诺兰找到白薇时,正见费舍尔为她初拥。诺兰有些诧异,他猜到了费舍尔是血族,但他从未想到费舍尔竟对白薇动了初拥的念头。
惊讶之余他又不禁困惑,如果白薇被血族转化成功,那么她将拥有不死之身,便不可能被开膛手杀死。现实中瓦多佛小姐死了,故而初拥应该是失败了的。但倘若初拥失败,被转化者将立刻死亡,而白薇却好好地活到了开膛手终结她生命的那一天。
这分明是个悖论。
然而很快,梦境给了诺兰答案:费舍尔血管崩裂,如坏掉的布偶,狼狈地委顿在地。
这个答案完全出乎诺兰的意料,他不禁对白薇另眼相看,这个纤瘦的女孩竟有这样的力量,能让费舍尔失态至此。毕竟血族最引以为傲的便是掌控血液的能力,而白薇却给了费舍尔狠狠一个耳光。
月光下的白薇美得摄人心魄。费舍尔的血沾染在她的脸颊,好似一颗朱砂痣,纹在了她光洁的皮肤上。她分明浑身血污,却干净得像一朵待开的白玫瑰。
她的眼角眉梢带着十六岁少女的娇憨,亦透着一股看尽世事的冷静,前者来自诺兰未曾得见的瓦多佛小姐,而后者则源于他所熟悉的白薇。
诺兰未察觉到自己走了神,直到费舍尔的暴动将他的神思震了回来。他没来得及阻止费舍尔将魔爪伸向白薇,只能在费舍尔将要造成更可怕的后果前将他粉碎。
在他人的梦境中动手是一件极其危险的事情,稍有不慎就会被原主的精神力察觉,继而被梦境吞噬。但诺兰动手时一点也没有想到后果,他的脑海里只有一个念头:必须把费舍尔的手从白薇脖子上挪开。

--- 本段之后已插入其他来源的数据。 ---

$ cat config.mk
export PLATFORM = sky130hd
export DESIGN_NAME = polaris_uart_tl
export DESIGN_NICKNAME = d
export VERILOG_FILES = /design/src/rtl/polaris_uart_tl.sv
export SDC_FILE = /design/constraint.sdc
export NUM_CORES = 1
export LEC_CHECK = 0
export BUFFER_PORTS_ARGS = -buffer_cell sky130_fd_sc_hd__buf_4
export CAP_MARGIN = 10
export CORE_UTILIZATION = 35
export DETAILED_ROUTE_END_ITERATION = 12
export PLACE_DENSITY = 0.83
export SETUP_SLACK_MARGIN = 0.4
export SLEW_MARGIN = 15
export SYNTH_ARGS = -nofsm -noshare
export SYNTH_HDL_FRONTEND = slang
export SYNTH_SLANG_ARGS = --single-unit
$ cat constraint.sdc
create_clock -name uart_clk_i -period 2.1 [get_ports uart_clk_i]
set_input_delay 0.42 -clock uart_clk_i [delete_from_list [all_inputs] [get_ports uart_clk_i]]
set_output_delay 0.42 -clock uart_clk_i [all_outputs]
set_load 0.02 [all_outputs]
`config.mk`:
```
export PLATFORM = sky130hd
export DESIGN_NAME = xnor3_bist_ctrl
export DESIGN_NICKNAME = d
export VERILOG_FILES = /design/src/rtl/xnor3_bist_ctrl.sv
export SDC_FILE = /design/constraint.sdc
export NUM_CORES = 1
export LEC_CHECK = 0
export CAP_MARGIN = 30
export CORE_MARGIN = 1
export CORE_UTILIZATION = 50
export DETAILED_ROUTE_END_ITERATION = 7
export HOLD_SLACK_MARGIN = 0.08
export PLACE_DENSITY = 0.81
export SYNTH_ARGS = -nofsm -noshare
export SYNTH_HDL_FRONTEND = slang
export SYNTH_SLANG_ARGS = --single-unit
```
`constraint.sdc`:
```
create_clock -name clk -period 2.8 [get_ports clk]
set_input_delay 0.56 -clock clk [delete_from_list [all_inputs] [get_ports clk]]
set_output_delay 0.56 -clock clk [all_outputs]
set_load 0.01 [all_outputs]
```
`src/rtl/xnor3_bist_ctrl.sv`:
```
// ----------------------------------------------------------------------------
// xnor3_bist_ctrl
//   Built-in self-test controller for a single 3-input XNOR gate. A run walks
//   the eight input vectors 000..111 onto a/b/c, holds each for SETTLE+1
//   cycles, samples dut_out on the last of those cycles and records every
//   mismatch in fail_mask / err_count.
//
// Parameters
//   SETTLE        wait cycles per vector before sampling (1..15)
//   STOP_ON_FAIL  1 = finish the run at the first mismatch
//
// Ports
//   clk        rising-edge clock
//   rst_n      asynchronous active-low reset
//   start      run request, accepted in IDLE or DONE
//   abort      cancel / return to IDLE (wins over start)
//   dut_out    output of the gate under test
//   a, b, c    registered gate inputs (vec[2], vec[1], vec[0])
//   busy       high while a run is in progress
//   done       high once a run has finished
//   pass       high in DONE when no vector mismatched
//   fail_mask  bit v set when vector v mismatched
//   err_count  number of mismatches (0..8)
// ----------------------------------------------------------------------------
module xnor3_bist_ctrl #(
    parameter int unsigned SETTLE       = 1,
    parameter bit          STOP_ON_FAIL = 1'b0
) (
    input  logic       clk,
    input  logic       rst_n,
    input  logic       start,
    input  logic       abort,
    input  logic       dut_out,
    output logic       a,
    output logic       b,
    output logic       c,
    output logic       busy,
    output logic       done,
    output logic       pass,
    output logic [7:0] fail_mask,
    output logic [3:0] err_count
);

    typedef enum logic [1:0] {
        IDLE = 2'd0,
        RUN  = 2'd1,
        DONE = 2'd2
    } state_t;

    localparam logic [3:0] SETTLE_L = 4'(SETTLE);

    state_t     state;
    logic [2:0] vec;
    logic [3:0] sub;

    logic       mism;
    logic [7:0] mask_next;
    logic [3:0] err_next;

    // vec is itself a flop, so the gate inputs are registered outputs.
    assign a = vec[2];
    assign b = vec[1];
    assign c = vec[0];

    // Mismatch and the results as they would stand after this sampling edge.
    always_comb begin
        mism      = (dut_out != ~(vec[2] ^ vec[1] ^ vec[0]));
        mask_next = fail_mask;
        err_next  = err_count;
        if (mism) begin
            mask_next = fail_mask | (8'b1 << vec);
            if (err_count != 4'd8) begin
                err_next = err_count + 4'd1;
            end
        end
    end

    always_ff @(posedge clk or negedge rst_n) begin
        if (!rst_n) begin
            state     <= IDLE;
            vec       <= '0;
            sub       <= '0;
            busy      <= 1'b0;
            done      <= 1'b0;
            pass      <= 1'b0;
            fail_mask <= '0;
            err_count <= '0;
        end else begin
            case (state)
                IDLE: begin
                    if (start && !abort) begin
                        state     <= RUN;
                        vec       <= '0;
                        sub       <= '0;
                        fail_mask <= '0;
                        err_count <= '0;
                        busy      <= 1'b1;
                        done      <= 1'b0;
                        pass      <= 1'b0;
                    end
                end

                RUN: begin
                    if (abort) begin
                        state     <= IDLE;
                        vec       <= '0;
                        sub       <= '0;
                        fail_mask <= '0;
                        err_count <= '0;
                        busy      <= 1'b0;
                        done      <= 1'b0;
                        pass      <= 1'b0;
                    end else if (sub == SETTLE_L) begin
                        fail_mask <= mask_next;
                        err_count <= err_next;
                        // On an early stop vec is left on the failing vector.
                        if ((mism && STOP_ON_FAIL) || (vec == 3'd7)) begin
                            state <= DONE;
                            busy  <= 1'b0;
                            done  <= 1'b1;
                            pass  <= (mask_next == '0);
                        end else begin
                            vec <= vec + 3'd1;
                            sub <= '0;
                        end
                    end else begin
                        sub <= sub + 4'd1;
                    end
                end

                DONE: begin
                    if (abort) begin
                        state     <= IDLE;
                        vec       <= '0;
                        sub       <= '0;
                        fail_mask <= '0;
                        err_count <= '0;
                        busy      <= 1'b0;
                        done      <= 1'b0;
                        pass      <= 1'b0;
                    end else if (start) begin
                        state     <= RUN;
                        vec       <= '0;
                        sub       <= '0;
                        fail_mask <= '0;
                        err_count <= '0;
                        busy      <= 1'b1;
                        done      <= 1'b0;
                        pass      <= 1'b0;
                    end
                end

                default: begin
                    state <= IDLE;
                    busy  <= 1'b0;
                    done  <= 1'b0;
                    pass  <= 1'b0;
                end
            endcase
        end
    end

endmodule
```
==> metrics.md <==
| Metric | Value |
|---|---|
| Cts repair resizes | 0 |
| CTS buffer count | 3 |
| Fin crit share | between 70% and 80% |
| Yosys reg bits | 23 |
| Largest net degree at the start of global routing | 24 |
| Clk buf depth | 2 |
| Flop-to-flop setup slack | about 0.7 ns |
| Fill cell count | a little over 200 |
| Hold Startpoint | busy |
| Post-Syn Area | 1330 µm² |
| Setup TNS | 0 ns |
| Clock Skews | 0.00947 ns |
| Leak | just under 0.7 nW |
| Most frequent cells in the layout | dfrtp_1, clkdlybuf4s50_1, nand2_1 |
| Hold_buf cts | 0 |
| Post-synth net total | 150 |
| Layout cells sized above 1 | 9.38% |
| CTS tree | built |
| Cell row count | 18 |
| Crit path from | abort |
| Number of vias per cell | ~6.0 |
| Post-synthesis instance total | 135 |
| Full die area | roughly 2900 µm² |
| Fin area | roughly 1600 µm² |
| CTS H-tree lvls | 1 |
| GR Overflow Total | 0 |
| TritonRoute pass-1 iters | 4 |
| # diodes | 0 |
| Worst reg2reg path startpoint | vec[1] |
| Critical path class | input port to flop |
| Crit start category | input port |
| NumNets Final | about 180 |
| Tightest Pin Transition | approximately 0.65 ns |
| Max Freq | about 0.48 GHz |
| Clock latency on the worst-skew pair | between 0.3 and 0.4 ns |
| Syn avg cell area | 9.84 µm² |
| Initial antenna violation count | 0 |
| VDD IR-drop max | between 0.0003 and 0.0004 V |
| RD Place Congestion | approximately 0.85 |
| Iteration-0 DRC Markers | 36 |
| DR WL/cell | roughly 16 µm |
| Commonest non-fill, non-tap cell in the layout | dfrtp_1 |
| Worst-path clk slew | roughly 0.14 ns |
| Overall die width | 53.6 µm |
| Initial Util | a little over half |
| Critical path endpoint category | flop |
| Synth warn | 0 |
| Run status | finished clean |
| Layout area overhead | 22.2% |
| Count of pins over their slew limit | 0 |
| Vias in the first global route | about 1100 |
| # setup viols final | 0 |
| Die height | around 54 µm |
| Synth cell types | 41 |
| Worst hold path type | flop to flop |
| Slew margin rel. | 56.5% |
| Asr flop ratio synth | between 90% and 100% |
| CP arrival | about 2.3 ns |
| Post-Route Utilization | around two thirds |
| Tot GR Track Use | 24.4% |
| DR DRC count | 0 |
| Io pins | 23 |
| Clock root buffer | clkbuf_4 |
| Sequential share of the synthesized area | about 43% |
| Prevailing post-synth register cell | dfrtp_1 |
| PD cells | 508 nW/µm² |
| Final min period | 2.10 ns |
| DP Area | around 1600 µm² |
| Post-Route WL | around 3 mm |
| Unrepaired setup endpoints after global routing | no |
| PortBufs | 22 |
| CP Max Fanout | 10 |
| Critical path required time | just over 3 ns |
| Maxcap violations | 0 |
| Post-synth EDFFs | 0 |
| Clock sink count | 23 |
| First-pass GRT wire length | about 5 mm |
| Postcts setup bufs | 0 |
| Core Region | approximately 2500 µm² |
| Antenna viol nets, final | 0 |
| Vias | 1135 |
| Final hold violation count | 0 |
| Estimated wirelength of the detail-placed design | roughly 2.2 mm |
File: config.mk
export PLATFORM = sky130hd
export DESIGN_NAME = irq_ctl_flat
export DESIGN_NICKNAME = d
export VERILOG_FILES = /design/src/rtl/irq_ctl_if.sv /design/src/rtl/irq_ctl.sv /design/src/flat_wrapper.sv
export SDC_FILE = /design/constraint.sdc
export NUM_CORES = 1
export LEC_CHECK = 0
export CORE_MARGIN = 4
export CORE_UTILIZATION = 46
export CTS_BUF_LIST = sky130_fd_sc_hd__clkbuf_4
export DETAILED_ROUTE_END_ITERATION = 8
export PLACE_DENSITY = 0.77
export SYNTH_ARGS = -nofsm -noshare
export SYNTH_HDL_FRONTEND = slang
export SYNTH_SLANG_ARGS = --single-unit
File: constraint.sdc
create_clock -name clk -period 1.3 [get_ports clk]
set_input_delay 0.325 -clock clk [delete_from_list [all_inputs] [get_ports clk]]
set_output_delay 0.325 -clock clk [all_outputs]
set_load 0.02 [all_outputs]
File: src/rtl/irq_ctl_if.sv
// rtl/irq_ctl_if.sv - CPU bus snoop interface between the 65C02 bus and irq_ctl
interface irq_ctl_if;
    logic [15:0] AD;
    logic [7:0]  DO;
    logic        WE;
    logic        RDY;
    logic [7:0]  RD_DATA;
    logic        SEL;

    modport master (
        output AD,
        output DO,
        output WE,
        output RDY,
        input  RD_DATA,
        input  SEL
    );

    modport slave (
        input  AD,
        input  DO,
        input  WE,
        input  RDY,
        output RD_DATA,
        output SEL
    );
endinterface

File: src/rtl/irq_ctl.sv
// rtl/irq_ctl.sv - memory-mapped IRQ/NMI controller for the 65C02; NMI path built with IRQ_CTL_NMI_EN
module irq_ctl #(
    parameter logic [15:0] BASE    = 16'hFE00,
    parameter logic [7:0]  NMI_LEN = 8'd4
) (
    input  logic        clk,
    input  logic        RST_N,
    irq_ctl_if.slave    bus,
    input  logic [7:0]  SRC,
    input  logic        NMI_SRC,
    output logic        IRQ,
    output logic        NMI
);

    localparam logic [1:0] OFF_PEND = 2'd0;
    localparam logic [1:0] OFF_ENA  = 2'd1;
    localparam logic [1:0] OFF_VEC  = 2'd2;
    localparam logic [1:0] OFF_CTRL = 2'd3;

    logic [7:0] src_s1_q, src_s2_q, src_s3_q;
    logic [7:0] pend_q, pend_d;
    logic [7:0] ena_q, ena_d;
    logic       gie_q, gie_d;
    logic [7:0] rd_data_q, rd_data_d;
    logic       sel_q, sel_d;
    logic       irq_q, irq_d;

    logic       hit;
    logic [1:0] off;
    logic       rd_stb;
    logic       wr_stb;
    logic [7:0] src_edge;
    logic [7:0] active;
    logic [7:0] vec;
    logic [7:0] rd_mux;

    assign hit      = (bus.AD[15:2] == BASE[15:2]);
    assign off      = bus.AD[1:0];
    assign rd_stb   = bus.RDY & ~bus.WE & hit;
    assign wr_stb   = bus.RDY &  bus.WE & hit;
    assign src_edge = src_s2_q & ~src_s3_q;
    assign active   = pend_q & ena_q;

    // Scan downward so the lowest active index wins.
    always_comb begin
        vec = 8'h80;
        for (int i = 7; i >= 0; i--) begin
            if (active[i]) begin
                vec = {5'b0, i[2:0]};
            end
        end
    end

    always_comb begin
        rd_mux = 8'h00;
        case (off)
            OFF_PEND: rd_mux = pend_q;
            OFF_ENA:  rd_mux = ena_q;
            OFF_VEC:  rd_mux = vec;
            OFF_CTRL: rd_mux = {gie_q, 7'b0};
            default:  rd_mux = 8'h00;
        endcase
    end

    // A new edge wins over a simultaneous write-1-to-clear of the same bit.
    always_comb begin
        pend_d    = pend_q;
        ena_d     = ena_q;
        gie_d     = gie_q;
        rd_data_d = rd_data_q;
        sel_d     = sel_q;
        if (wr_stb && off == OFF_PEND) begin
            pend_d = pend_q & ~bus.DO;
        end
        pend_d = pend_d | src_edge;
        if (wr_stb && off == OFF_ENA) begin
            ena_d = bus.DO;
        end
        if (wr_stb && off == OFF_CTRL) begin
            gie_d = bus.DO[7];
        end
        if (bus.RDY) begin
            sel_d = rd_stb;
            if (rd_stb) begin
                rd_data_d = rd_mux;
            end
        end
        irq_d = gie_q & (|active);
    end

    always_ff @(posedge clk or negedge RST_N) begin
        if (!RST_N) begin
            src_s1_q  <= 8'h00;
            src_s2_q  <= 8'h00;
            src_s3_q  <= 8'h00;
            pend_q    <= 8'h00;
            ena_q     <= 8'h00;
            gie_q     <= 1'b0;
            rd_data_q <= 8'h00;
            sel_q     <= 1'b0;
            irq_q     <= 1'b0;
        end else begin
            src_s1_q  <= SRC;
            src_s2_q  <= src_s1_q;
            src_s3_q  <= src_s2_q;
            pend_q    <= pend_d;
            ena_q     <= ena_d;
            gie_q     <= gie_d;
            rd_data_q <= rd_data_d;
            sel_q     <= sel_d;
            irq_q     <= irq_d;
        end
    end

    assign bus.RD_DATA = rd_data_q;
    assign bus.SEL     = sel_q;
    assign IRQ         = irq_q;

`ifdef IRQ_CTL_NMI_EN
    logic       nmi_s1_q, nmi_s2_q, nmi_s3_q;
    logic [7:0] nmi_cnt_q, nmi_cnt_d;
    logic       nmi_q, nmi_d;
    logic       nmi_load;

    assign nmi_load = (nmi_s2_q & ~nmi_s3_q) |
                      (wr_stb & (off == OFF_CTRL) & bus.DO[0]);

    // NMI output follows the next counter value so the pulse starts on the load edge.
    always_comb begin
        if (nmi_load) begin
            nmi_cnt_d = NMI_LEN;
        end else if (nmi_cnt_q != 8'd0) begin
            nmi_cnt_d = nmi_cnt_q - 8'd1;
        end else begin
            nmi_cnt_d = 8'd0;
        end
        nmi_d = (nmi_cnt_d != 8'd0);
    end

    always_ff @(posedge clk or negedge RST_N) begin
        if (!RST_N) begin
            nmi_s1_q  <= 1'b0;
            nmi_s2_q  <= 1'b0;
            nmi_s3_q  <= 1'b0;
            nmi_cnt_q <= 8'd0;
            nmi_q     <= 1'b0;
        end else begin
            nmi_s1_q  <= NMI_SRC;
            nmi_s2_q  <= nmi_s1_q;
            nmi_s3_q  <= nmi_s2_q;
            nmi_cnt_q <= nmi_cnt_d;
            nmi_q     <= nmi_d;
        end
    end

    assign NMI = nmi_q;
`else
    logic unused_nmi;
    assign unused_nmi = NMI_SRC ^ (|NMI_LEN);
    assign NMI        = 1'b0;
`endif

endmodule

他全然忘了,这只是一个梦,而白薇是梦境的主人,根本不会受伤。
让诺兰意外的是,粉碎了费舍尔后,梦境里的那股外来力量瞬间消失了。
那股力量的来源就是费舍尔吗?他又是什么时候入侵到了白薇的梦里?
可是费舍尔没有道理再接触到白薇。重生后的白薇是全新的个体,与过去的瓦多佛小姐没有半点关系。诺兰回忆起白薇重生后的点滴,到底是什么地方可能与那只吸血鬼产生交集呢?
记忆一顿,他想起了瓦多佛庄园的小树林,以及那群来路不明的吸血蝠。是在那个时候吗?